The effort that went into getting our four girls ready to do so, and organising snacks, carrying beach, picnic or hiking equipment was great preparation, both physically and mentally. Tenfold the effort went into it that time we spent three months parked up at the snowfield (yes, in Australia).
There wasn’t downtime.
After the packing, unpacking, spending time at the place, packing, unpacking, there was dinner to prepare, bedtime routines and our bedtime routine, the parents? Not exciting, typically we landed on the fold out couch we called our bed (for eleven months) and were snoring before long.
Keeping house was another thing. The girls made their beds and kept the bathroom clean (all 0.9m x 2m of it). I could tidy the whole space in less than an hour. But the contents of kitchen needed to be stored away, behind locked cabinets, same as every other cupboard and the fridge locked in three places. What happened if we forgot?
On multiple occasions the girls would fasten their seatbelts and I’d position myself behind the drivers seat (and my Husband) and we’d take off. Then, the cupboards, drawers and fridge would vomit their contents, sending all six of us into a chaotic mess! I’m talking last nights curry, smashed bottles of kombucha, scoobies flying through the air, glass jars, pots, pans all crashing down with the abrupt stop of the bus. The screaming was deafening, from the girls, myself and my Husband who was ever so protective of the beautiful wooden floors he laid painstakingly by hand.
Needless to say, as a result we developed and implemented a rigorous procedure of safety checking. We quickly learnt to all comply with the procedure, yet a nauseating sense of impending doom remained just prior to take off and for the rest of the trip. I remember when leaving the kitchen was easy as putting on the dishwasher before you left. It was stressful to having to be so obsessive.
Financially, the trip was draining, although we worked hard the year before and squirreled away every cent to purchase the bus, renovate the inside and revolutionised the power supply (solar panels, batteries and an inverter). The initial dream was to customise the paintwork with beautiful Indigenous Australian art and words, we liked “Florence The Machine”, however handing over any cash that wasn’t intended for function seemed ludicrous as we were green to this experience and we felt having money for a rainy day trumped aesthetics.

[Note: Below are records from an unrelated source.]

$ cat src/rtl/mfp_pkg.sv
`timescale 1ns / 1ps
`default_nettype none
// ----------------------------------------------------------------------------
// MLP forward pass package
// Shared constants, request codes and the control word that travels from the
// sequencer through the multiply-accumulate pipeline.
// ----------------------------------------------------------------------------
package mfp_pkg;

   // Fixed field widths of the request, result and register ports.
   localparam int VALUE_W      = 16;
   localparam int ACT_W        = 15;
   localparam int OP_W         = 2;
   localparam int LAYER_W      = 2;
   localparam int NEURON_W     = 4;
   localparam int OUT_INDEX_W  = 4;
   localparam int LCOUNT_W     = 3;
   localparam int CSR_DATA_W   = 5;
   localparam int CSR_INDEX_W  = 3;
   localparam int PROD_W       = 2 * VALUE_W;

   // Q4.12 arithmetic.
   localparam int FRAC_BITS    = 12;
   localparam int ACT_MAX      = 32767;

   // Layers whose width comes from a register; deeper layers use the full width.
   localparam int NUM_WIDTH_REGS = 4;

   // Cycles between the last read of a layer and the first read of the next,
   // so that the final write-back of the layer has landed in the store.
   localparam int DRAIN_CYCLES = 4;
   localparam int DRAIN_W      = $clog2(DRAIN_CYCLES);

   // Request operation codes.
   typedef enum logic [OP_W-1:0] {
      OP_WEIGHT = 2'd0,
      OP_BIAS   = 2'd1,
      OP_ACT    = 2'd2
   } mfp_op_type;

   // Configuration register indexes.
   localparam logic [CSR_INDEX_W-1:0] CSR_LAYER_COUNT  = 3'd0;
   localparam logic [CSR_INDEX_W-1:0] CSR_WIDTH_LAYER0 = 3'd1;
   localparam logic [CSR_INDEX_W-1:0] CSR_WIDTH_LAYER1 = 3'd2;
   localparam logic [CSR_INDEX_W-1:0] CSR_WIDTH_LAYER2 = 3'd3;
   localparam logic [CSR_INDEX_W-1:0] CSR_WIDTH_LAYER3 = 3'd4;

   // Control word of one multiply-accumulate beat.
   typedef struct packed {
      logic valid;      // beat carries a product
      logic first;      // first source of a neuron: accumulator starts at the bias
      logic acc_done;   // last source of a neuron: result is ready afterward
      logic nrn_last;   // last neuron of the layer
      logic is_output;  // layer is the final layer
   } mfp_ctl_type;

   // Address width for a store of the given depth, at least one bit.
   function automatic int addr_bits(input int depth);
      return (depth > 1) ? $clog2(depth) : 1;
   endfunction

endpackage
`default_nettype wire

$ cat src/rtl/mfp_mac.sv
`timescale 1ns / 1ps
`default_nettype none
// ----------------------------------------------------------------------------
// MLP multiply-accumulate unit
// The one shared arithmetic unit: multiply register, wide accumulator that
// starts at the scaled bias, and a ReLU with saturation on each neuron's sum.
// ----------------------------------------------------------------------------
module mfp_mac #(
   parameter int MAX_LAYERS  = 4,
   parameter int MAX_NEURONS = 16
) (
   input  wire  logic                                  clock,
   input  wire  logic                                  reset,
   // Beat issued by the sequencer in the cycle before the store data.
   input  wire  mfp_pkg::mfp_ctl_type                  ctl_i,
   input  wire  logic [mfp_pkg::addr_bits(MAX_LAYERS*MAX_NEURONS)-1:0] wb_addr_i,
   input  wire  logic [mfp_pkg::addr_bits(MAX_NEURONS)-1:0]            nrn_i,
   input  wire  logic signed [mfp_pkg::VALUE_W-1:0]    wt_q_i,
   input  wire  logic signed [mfp_pkg::VALUE_W-1:0]    bias_q_i,
   input  wire  logic signed [mfp_pkg::VALUE_W-1:0]    act_q_i,
   // Finished neuron.
   output mfp_pkg::mfp_ctl_type                        res_ctl_o,
   output logic [mfp_pkg::addr_bits(MAX_LAYERS*MAX_NEURONS)-1:0]       res_addr_o,
   output logic [mfp_pkg::addr_bits(MAX_NEURONS)-1:0]  res_nrn_o,
   output logic [mfp_pkg::ACT_W-1:0]                   res_value_o
);

   localparam int NB    = mfp_pkg::addr_bits(MAX_NEURONS);
   localparam int AA_W  = mfp_pkg::addr_bits(MAX_LAYERS * MAX_NEURONS);
   localparam int ACC_W = mfp_pkg::PROD_W + NB + 1;

   // Stage 1: aligned with the registered store reads.
   mfp_pkg::mfp_ctl_type ctl1_ff, ctl1_in;
   logic [AA_W-1:0]      addr1_ff;
   logic [NB-1:0]        nrn1_ff;
   // Stage 2: product and bias.
   mfp_pkg::mfp_ctl_type ctl2_ff, ctl2_in;
   logic [AA_W-1:0]      addr2_ff;
   logic [NB-1:0]        nrn2_ff;
   logic signed [mfp_pkg::PROD_W-1:0]  prod_ff, prod_in;
   logic signed [mfp_pkg::VALUE_W-1:0] bias2_ff;
   // Stage 3: accumulator.
   mfp_pkg::mfp_ctl_type ctl3_ff, ctl3_in;
   logic [AA_W-1:0]      addr3_ff;
   logic [NB-1:0]        nrn3_ff;
   logic signed [ACC_W-1:0] acc_ff, acc_in;
   // Stage 4: result.
   mfp_pkg::mfp_ctl_type res_ctl_ff, res_ctl_in;
   logic [mfp_pkg::ACT_W-1:0] res_value_ff, res_value_in;
   logic [AA_W-1:0]      res_addr_ff;
   logic [NB-1:0]        res_nrn_ff;

   logic signed [ACC_W-1:0] bias_scaled;
   logic signed [ACC_W-1:0] acc_shifted;

   // Multiply the two operands as they come out of the stores.
   always_comb begin
      ctl1_in = ctl_i;
      ctl2_in = ctl1_ff;
      ctl3_in = ctl2_ff;
      prod_in = mfp_pkg::PROD_W'(act_q_i) * mfp_pkg::PROD_W'(wt_q_i);
   end

   // Accumulate; the first source of a neuron restarts from the bias in Q8.24.
   always_comb begin
      bias_scaled = ACC_W'(bias2_ff) <<< mfp_pkg::FRAC_BITS;
      acc_in      = acc_ff;
      if (ctl2_ff.valid) begin
         acc_in = (ctl2_ff.first ? bias_scaled : acc_ff) + ACC_W'(prod_ff);
      end
   end

   // ReLU, truncate to Q4.12 and saturate.
   always_comb begin
      acc_shifted  = acc_ff >>> mfp_pkg::FRAC_BITS;
      res_ctl_in   = ctl3_ff;
      res_ctl_in.valid = ctl3_ff.valid && ctl3_ff.acc_done;
      if (acc_ff[ACC_W-1] || (acc_ff == '0)) begin
         res_value_in = '0;
      end else if (acc_shifted > ACC_W'(mfp_pkg::ACT_MAX)) begin
         res_value_in = mfp_pkg::ACT_W'(mfp_pkg::ACT_MAX);
      end else begin
         res_value_in = mfp_pkg::ACT_W'(acc_shifted);
      end
   end

   // Control flags of the pipeline.
   always_ff @(posedge clock) begin
      if (reset) begin
         ctl1_ff    <= '0;
         ctl2_ff    <= '0;
         ctl3_ff    <= '0;
         res_ctl_ff <= '0;
      end else begin
         ctl1_ff    <= ctl1_in;
         ctl2_ff    <= ctl2_in;
         ctl3_ff    <= ctl3_in;
         res_ctl_ff <= res_ctl_in;
      end
   end

   // Data path registers.
   always_ff @(posedge clock) begin
      addr1_ff     <= wb_addr_i;
      nrn1_ff      <= nrn_i;
      addr2_ff     <= addr1_ff;
      nrn2_ff      <= nrn1_ff;
      prod_ff      <= prod_in;
      bias2_ff     <= bias_q_i;
      addr3_ff     <= addr2_ff;
      nrn3_ff      <= nrn2_ff;
      acc_ff       <= acc_in;
      res_addr_ff  <= addr3_ff;
      res_nrn_ff   <= nrn3_ff;
      res_value_ff <= res_value_in;
   end

   assign res_ctl_o   = res_ctl_ff;
   assign res_addr_o  = res_addr_ff;
   assign res_nrn_o   = res_nrn_ff;
   assign res_value_o = res_value_ff;

   // Sources of one neuron arrive back to back.
   a_sources_contiguous: assert property (@(posedge clock) disable iff (reset)
      (ctl2_ff.valid && !ctl2_ff.first) |-> $past(ctl2_ff.valid))
      else $error("Accumulation beat without a preceding beat.");

   // After a neuron's last source, the next beat restarts the accumulator.
   a_restart_after_done: assert property (@(posedge clock) disable iff (reset)
      (ctl3_ff.valid && ctl3_ff.acc_done) |=> (!ctl3_ff.valid || ctl3_ff.first))
      else $error("Neuron accumulation did not restart from its bias.");

endmodule
`default_nettype wire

Once on the road we realised to cost for fuel was higher that anticipated, especially in remote towns and either side of The Nullarbor (the longest road in Australia). We paid $1.70 per Litre a few times (150 Litre tank) and it really stung the pockets. So, our mostly organic, healthy and super food enhanced diets fell to the wayside very quickly and was replaced with staples of rice, potatoes and boxes of whatever fruit happen to be in season wherever we were.

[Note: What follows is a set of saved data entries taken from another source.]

[src/rtl/pgr_serial_div.sv]
// ----------------------------------------------------------------------------
// pgr_serial_div: bit-serial restoring divider with saturation
// One quotient bit per cycle; a quotient that overflows Q_W bits gives all ones.
// ----------------------------------------------------------------------------
module pgr_serial_div #(
	parameter int NUM_W = 36,
	parameter int DEN_W = 18,
	parameter int Q_W   = 22
) (
	input  logic             clk,
	input  logic             arst_n,
	input  logic             start,
	input  logic [NUM_W-1:0] num,
	input  logic [DEN_W-1:0] den,
	output logic             busy,
	output logic [Q_W-1:0]   quo
);

	localparam int HW   = NUM_W - Q_W;
	localparam int XW   = ((HW > DEN_W) ? HW : DEN_W) + 1;
	localparam int CNTW = $clog2(Q_W + 1);

	logic [XW-1:0]    hi_ext;
	logic [XW-1:0]    den_ext;
	logic             ovf;
	logic [DEN_W-1:0] rem_q;
	logic [DEN_W-1:0] den_q;
	logic [Q_W-1:0]   sh_q;
	logic [CNTW-1:0]  cnt_q;
	logic             busy_q;
	logic [DEN_W:0]   trial;
	logic [DEN_W:0]   diff;
	logic             fits;

	assign hi_ext  = XW'(num[NUM_W-1:Q_W]);
	assign den_ext = XW'(den);
	assign ovf     = hi_ext >= den_ext;

	assign trial = {rem_q, sh_q[Q_W-1]};
	assign diff  = trial - {1'b0, den_q};
	assign fits  = trial >= {1'b0, den_q};

	always_ff @(posedge clk or negedge arst_n) begin
		if (!arst_n) begin
			busy_q <= 1'b0;
			cnt_q  <= '0;
		end else if (start) begin
			busy_q <= !ovf;
			cnt_q  <= CNTW'(Q_W);
		end else if (busy_q) begin
			cnt_q <= cnt_q - CNTW'(1);
			if (cnt_q == CNTW'(1)) begin
				busy_q <= 1'b0;
			end
		end
	end

	always_ff @(posedge clk) begin
		if (start) begin
			den_q <= den;
			rem_q <= DEN_W'(hi_ext);
			sh_q  <= ovf ? '1 : num[Q_W-1:0];
		end else if (busy_q) begin
			rem_q <= fits ? diff[DEN_W-1:0] : trial[DEN_W-1:0];
			sh_q  <= {sh_q[Q_W-2:0], fits};
		end
	end

	assign busy = busy_q;
	assign quo  = sh_q;

endmodule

Its important to note, this isn’t a story aimed at deterring families from taking the leap but it’s a personal recount and my Husband has his own version of events. And this adventure was peppered with real emotional struggles, I mean we were away from our support network, our creature comforts, there were 5/6 of us studying/we were on a very tight budget and we were living within an arm or twos reach of each other ALL THE TIME.

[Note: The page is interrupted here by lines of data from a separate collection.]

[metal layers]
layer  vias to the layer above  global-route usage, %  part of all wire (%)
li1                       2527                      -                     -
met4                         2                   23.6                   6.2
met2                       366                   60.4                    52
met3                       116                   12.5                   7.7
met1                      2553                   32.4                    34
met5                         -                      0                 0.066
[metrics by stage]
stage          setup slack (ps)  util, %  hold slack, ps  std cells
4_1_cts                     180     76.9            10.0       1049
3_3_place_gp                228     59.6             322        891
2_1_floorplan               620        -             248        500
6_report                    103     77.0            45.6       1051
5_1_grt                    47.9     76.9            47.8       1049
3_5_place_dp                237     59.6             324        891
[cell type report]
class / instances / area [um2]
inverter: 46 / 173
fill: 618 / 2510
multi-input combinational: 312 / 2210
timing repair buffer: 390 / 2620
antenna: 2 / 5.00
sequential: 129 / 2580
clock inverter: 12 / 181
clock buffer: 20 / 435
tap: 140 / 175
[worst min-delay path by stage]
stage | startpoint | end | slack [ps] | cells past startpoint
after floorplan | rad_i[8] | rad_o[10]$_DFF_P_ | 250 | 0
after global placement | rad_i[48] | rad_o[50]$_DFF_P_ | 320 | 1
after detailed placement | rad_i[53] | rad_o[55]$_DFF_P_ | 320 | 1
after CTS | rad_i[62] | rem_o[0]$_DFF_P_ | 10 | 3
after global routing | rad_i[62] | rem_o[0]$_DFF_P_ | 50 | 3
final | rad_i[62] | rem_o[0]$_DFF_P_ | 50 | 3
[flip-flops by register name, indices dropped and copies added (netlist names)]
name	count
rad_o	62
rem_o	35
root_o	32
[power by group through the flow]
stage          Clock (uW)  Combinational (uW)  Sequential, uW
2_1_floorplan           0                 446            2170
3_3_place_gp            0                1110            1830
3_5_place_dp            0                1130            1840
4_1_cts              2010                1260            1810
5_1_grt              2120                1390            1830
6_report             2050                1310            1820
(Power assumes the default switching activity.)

What did that do for us as a family? Look. There was conflict on the daily. But there was also a whole lot of bonding going on. Especially for the girls, who have grown up to this point in a regular house with a bedroom of their own or sharing with their sister and land. A really decent amount of land. Surrounded by rolling green hills, in a valley with a view of a mountain and a quick car ride to the beach and just space to stretch and move.
Living in the bus was like an unregulated relationship incubator. It either got cooked and exploded of it was kept at the right temperature and grew in a lovely way. The later example is what happened for my Husband and I. We strengthen our position as a team and prioritised listening to each others dreams and gifted each other earplugs to drown out the trucks on the highway and the kids in their bunkbeds.
Whats funny is, although they have their own rooms now, the girls still pile in together, bed sharing and best of all, they have their own memories, aside from ours, that they laugh together about. So now living in a house with too many walls, I can stand by the saying “love grows best in little houses”.